The exhibition sounds a truly ghastly prospect. Notwithstanding what was said by the hon. Member for Slough (Fiona Mactaggart), does the right hon. Lady accept that the traditional method of voting in the Division Lobbies provides Members with invaluable opportunities informally to approach Ministers and shadow Ministers, to confer with their parliamentary colleagues, to rally support for their chosen causes and, on the extraordinarily rare occasions when he turns up in the House, perhaps even to buttonhole the Prime Minister? Does the right hon. Lady agree that, for those four reasons, she should stand for tradition and resist the Maoist revolutionaries on the Government Back Benches?

Mrs. Beckett

Let me gently remind the hon. Gentleman that my right hon. Friend the Prime Minister is here for Prime Minister's Question Time more often than his predecessor as a result of the way in which it is now arranged. I have some sympathy with the basic point that the hon. Gentleman makes about the benefits of Members being able to mix in the Lobby when a Division is called. It is my understanding—I was not a member of the Modernisation Committee at the time—that one of the things that caused problems when the House considered electronic voting initially was that some hon. Members were under the impression that it would not be possible to combine electronic means of registering votes with the opportunity to mix that takes place in the Lobby. That is not the case, and that is the premise on which the Committee has discussed the matter. None of that is affected by a study of the means of recording votes, which is what is proposed in the exhibition.

Mr. Dale Campbell-Savours (Workington)

May I from the Labour Benches agree with every word uttered by the hon. Member for Buckingham (Mr. Bercow)?

Mrs. Beckett

It is always open to one hon. Member to agree with another.

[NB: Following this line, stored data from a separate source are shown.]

This is an optimization exercise on Yosys and OpenROAD, whose aim is a short achievable clock period and few clock cycles per item, not a production implementation.
In this exercise RTL edits were held to simulation tests only and were not proved equivalent to the original.
Power is estimated from default activity; no workload was simulated.

==> 04-11: inputs <==
// mips_pipeline
module mips_pipeline (
    input  logic        i_clock,
    input  logic        i_arst_n,
    input  logic        i_run_req,
    output logic        o_run_ack,
    input  logic        i_imem_we,
    input  logic [5:0]  i_imem_addr,
    input  logic [31:0] i_imem_data,
    input  logic [4:0]  i_dbg_addr,
    output logic [31:0] o_dbg_data
);
Settings: LEC_CHECK=0, CAP_MARGIN=20, CORE_MARGIN=2, CORE_UTILIZATION=55, SETUP_SLACK_MARGIN=3.8, SLEW_MARGIN=20, SYNTH_HIERARCHICAL=1, TNS_END_PERCENT=100; clock period 7.0 ns.
run.sh (not shown) runs the stock make flow with config.mk's settings and CLKGATE_MAP_FILE= SYNTH_SCRIPT=/design/flow/synth_recipe.tcl, a recipe that flattens the netlist after the stock synthesis.
==> inputs of 09-06, as changes to 04-11 <==
--- a/flow/design.v
+++ b/flow/design.v
@@ -244,12 +244,26 @@
     logic [7:0] s;
     logic [7:0] c;
     assign s = a ^ b ^ off;
     assign c = (a & b) | (a & off) | (b & off);
     hb_sad u (.base(s), .off({c[6:0], cin}), .sel(sel));
 endmodule
+module hb_sel7w (
+    input  logic [6:0]  s,
+    input  logic [63:0] d0,
+    input  logic [63:0] d1,
+    input  logic [63:0] d2,
+    input  logic [63:0] d3,
+    input  logic [63:0] d4,
+    input  logic [63:0] d5,
+    input  logic [63:0] d6,
+    output logic [63:0] y
+);
+    assign y = ({64{s[0]}} & d0) | ({64{s[1]}} & d1) | ({64{s[2]}} & d2) | ({64{s[3]}} & d3)
+             | ({64{s[4]}} & d4) | ({64{s[5]}} & d5) | ({64{s[6]}} & d6);
+endmodule
 `timescale 1ns/1ns
 module mips_pipeline (
     input  logic        i_clock,
     input  logic        i_arst_n,
     input  logic        i_run_req,
     output logic        o_run_ack,
@@ -466,17 +480,15 @@
     assign d_fb    = fb_q;
     assign d_fs    = fb_q;
     logic [63:0] d_dsel;
     logic        ex_slow;
     logic [63:0] sel_rs;
     logic [63:0] sel_wb;
-    logic [63:0] sel_ex;
     assign stall   = ir_valid && d_mem && d_fa && ex_slow;
     hb_sad u_sad_rs (.base(base_f), .off(ir[7:0]), .sel(sel_rs));
     hb_sad u_sad_wb (.base(res_q[7:0]),  .off(ir[7:0]), .sel(sel_wb));
-    assign d_dsel  = d_fa ? sel_ex : wa_q ? sel_wb : sel_rs;
     logic        ex_valid;
     logic        ex_we;
     logic        ex_st;
     logic        ex_halt;
     logic [4:0]  ex_dest;
     logic [6:0]  ex_op;
@@ -520,14 +532,16 @@
     logic [63:0] sx_xor;
     hb_sad3 u_sx_add (.a(op_a[7:0]), .b(op_b[7:0]),  .off(ir[7:0]), .cin(1'b0), .sel(sx_add));
     hb_sad3 u_sx_sub (.a(op_a[7:0]), .b(ex_bn[7:0]), .off(ir[7:0]), .cin(1'b1), .sel(sx_sub));
     hb_sad  u_sx_and (.base(op_a[7:0] & op_b[7:0]), .off(ir[7:0]), .sel(sx_and));
     hb_sad  u_sx_or  (.base(op_a[7:0] | op_b[7:0]), .off(ir[7:0]), .sel(sx_or));
     hb_sad  u_sx_xor (.base(op_a[7:0] ^ op_b[7:0]), .off(ir[7:0]), .sel(sx_xor));
-    assign sel_ex = ({64{ex_op[0]}} & sx_add) | ({64{ex_op[1]}} & sx_sub) | ({64{ex_op[2]}} & sx_and)
-                  | ({64{ex_op[3]}} & sx_or) | ({64{ex_op[4]}} & sx_xor);
+    logic [6:0] dsel_src;
+    assign dsel_src = {!d_fa && !wa_q, !d_fa && wa_q, {5{d_fa}} & ex_op[4:0]};
+    hb_sel7w u_dsel (.s(dsel_src), .d0(sx_add), .d1(sx_sub), .d2(sx_and), .d3(sx_or), .d4(sx_xor),
+                     .d5(sel_wb), .d6(sel_rs), .y(d_dsel));
     logic [31:0][7:0] s_regs_lo;
     for (genvar r = 0; r < 32; r++) begin : g_lo
         assign s_regs_lo[r] = s_regs[r][7:0];
     end
     logic [4:0]  rs_bus;
     logic [4:0]  rs_wq;
==> run notes <==
                                                                            04-11        09-06
Amount of wire on met2 after detailed routing                           606000 um    586000 um
Fraction of area in multi-input gates                                       37.1%        36.8%
Final critical-path required period                                       3.52 ns      3.41 ns
# clk buffers                                                                1086         1018
Outcome                                                  timing/DRC/antenna clean  timing/DRC/antenna clean
Number of standard cells in the final layout excluding fillers              39306        39260
Critical register-to-register path endpoint                              dsel[45]   spc_oh[22]
Share of final layout cell area taken by clock buffers and inverters        6.08%        6.21%
Die Y                                                                      822 um       821 um
Final weighted congestion of routability-driven global placement             1.00        0.998
Iter 0 DRT Violations                                                       40277        41591
Worst path buffer plus inverter count                                           5            9
Final #Nets                                                                 29920        29886
Sequential cell area                                                   0.207 mm^2   0.207 mm^2
Syn-to-layout area delta                                                    11.3%        11.1%
Number of stages on the worst setup path                                       12           16
Tot GR Track Use                                                            39.7%        39.5%
Dpl hpwl                                                                870000 um    881000 um
Power density over the cells                                          535 mW/mm^2  505 mW/mm^2
Vias in the first global route                                             254092       251776
Testbench counts of 04-11, summed over its fixed seeds: cycles 44,739, programs 800.
Testbench counts of 09-06, summed over its fixed seeds: cycles 44,739, programs 800.

## separate check: timing with driven ports
No port has a modelled driver above. Below, the same layouts with a new extraction and two added sets of constraints. Step 1 (the two cells are an assumption about what drives the block):
set clk [get_ports {i_clock}]
set_driving_cell -lib_cell sky130_fd_sc_hd__clkbuf_16 $clk
set_driving_cell -lib_cell sky130_fd_sc_hd__buf_2 [delete_from_list [all_inputs] $clk]
Step 2 adds t to the input delays and takes it off the output delays; t is the mean of the earliest and latest rising clock arrival at the registers after step 1. Input paths then give back, and output paths get back, about the clock's delay inside the block. Slacks: ideal / step 1 / step 2; pairs: ideal / step 1.
| run | t, ns | setup WS [ns] | hold slack, ns |
|---|---|---|---|
| 04-11 | 1.282 | 3.477 / 3.477 / 2.368 | 0.105 / 0.023 / 0.421 |
| 09-06 | 1.309 | 3.593 / 3.497 / 2.239 | 0.246 / 0.152 / 0.446 |
After both steps every run listed still meets setup and hold. For 09-06, which loses most, drivers alone change the setup slack by -0.096 ns; drivers and shift together by -1.354 ns.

Dr. Julian Lewis (New Forest, East)

Do Labour Back Benchers not realise that by proposing electronic voting they are cutting their own throats? If they want to have so little contact with other parliamentarians that they do not even wish to go into the Division Lobbies to vote in person, why do they not do us all a favour and stop standing for election, to make way for people who want to do a job of work in the House?

Mrs. Beckett

With respect to the hon. Gentleman, who is, of course, a serious parliamentarian, doing hits job does not seem to include having the capacity to listen. As I pointed out to the House, it is perfectly possible to introduce electronic means of recording votes, without losing the principle. I have some sympathy with the hon. Member for Buckingham (Mr. Bercow) and with my hon. Friend the Member for Workington (Mr. Campbell-Savours). There is no reason why the two should not be combined. It was not the Government but the all-party Modernisation Committee that made the proposal in the first place, before I was a member of the Committee.

Mr. David Winnick (Walsall, North)

Although one should be very careful who one's allies are in this place, may I ask my right hon. Friend what is wrong with our present system of voting? Is she aware that although opinion on the Labour Benches is bound to be divided, many of us take the view that we should continue with the system that has been used for many years?

Mrs. Beckett

It is interesting to hear my hon. Friend's views. If a proposal to introduce an electronic method of voting is introduced, it will be for the House as a whole to take a view. It will be a House matter and there will be a free vote.

Mr. Edward Leigh (Gainsborough)

It is good to hear from old lags occasionally on such subjects.

Mr. Andrew Miller (Ellesmere Port and Neston)

Here is another.

Mr. Leigh

And here is another. The disadvantage of electronic voting is that Ministers will be able to nip in, tap a button and nip out again. The advantage of the present system is that they have to shuffle through the Lobby for 10 or 15 minutes. I know that it is an awful bore for Ministers to have to listen to the peasantry—that is, Back Benchers—but occasionally the mandarins get it wrong and the peasants get it right.

Mrs. Beckett

I remind the hon. Gentleman that, as I said a few moments ago, the proposal did not come from Ministers or from the Government. It came from the peasantry.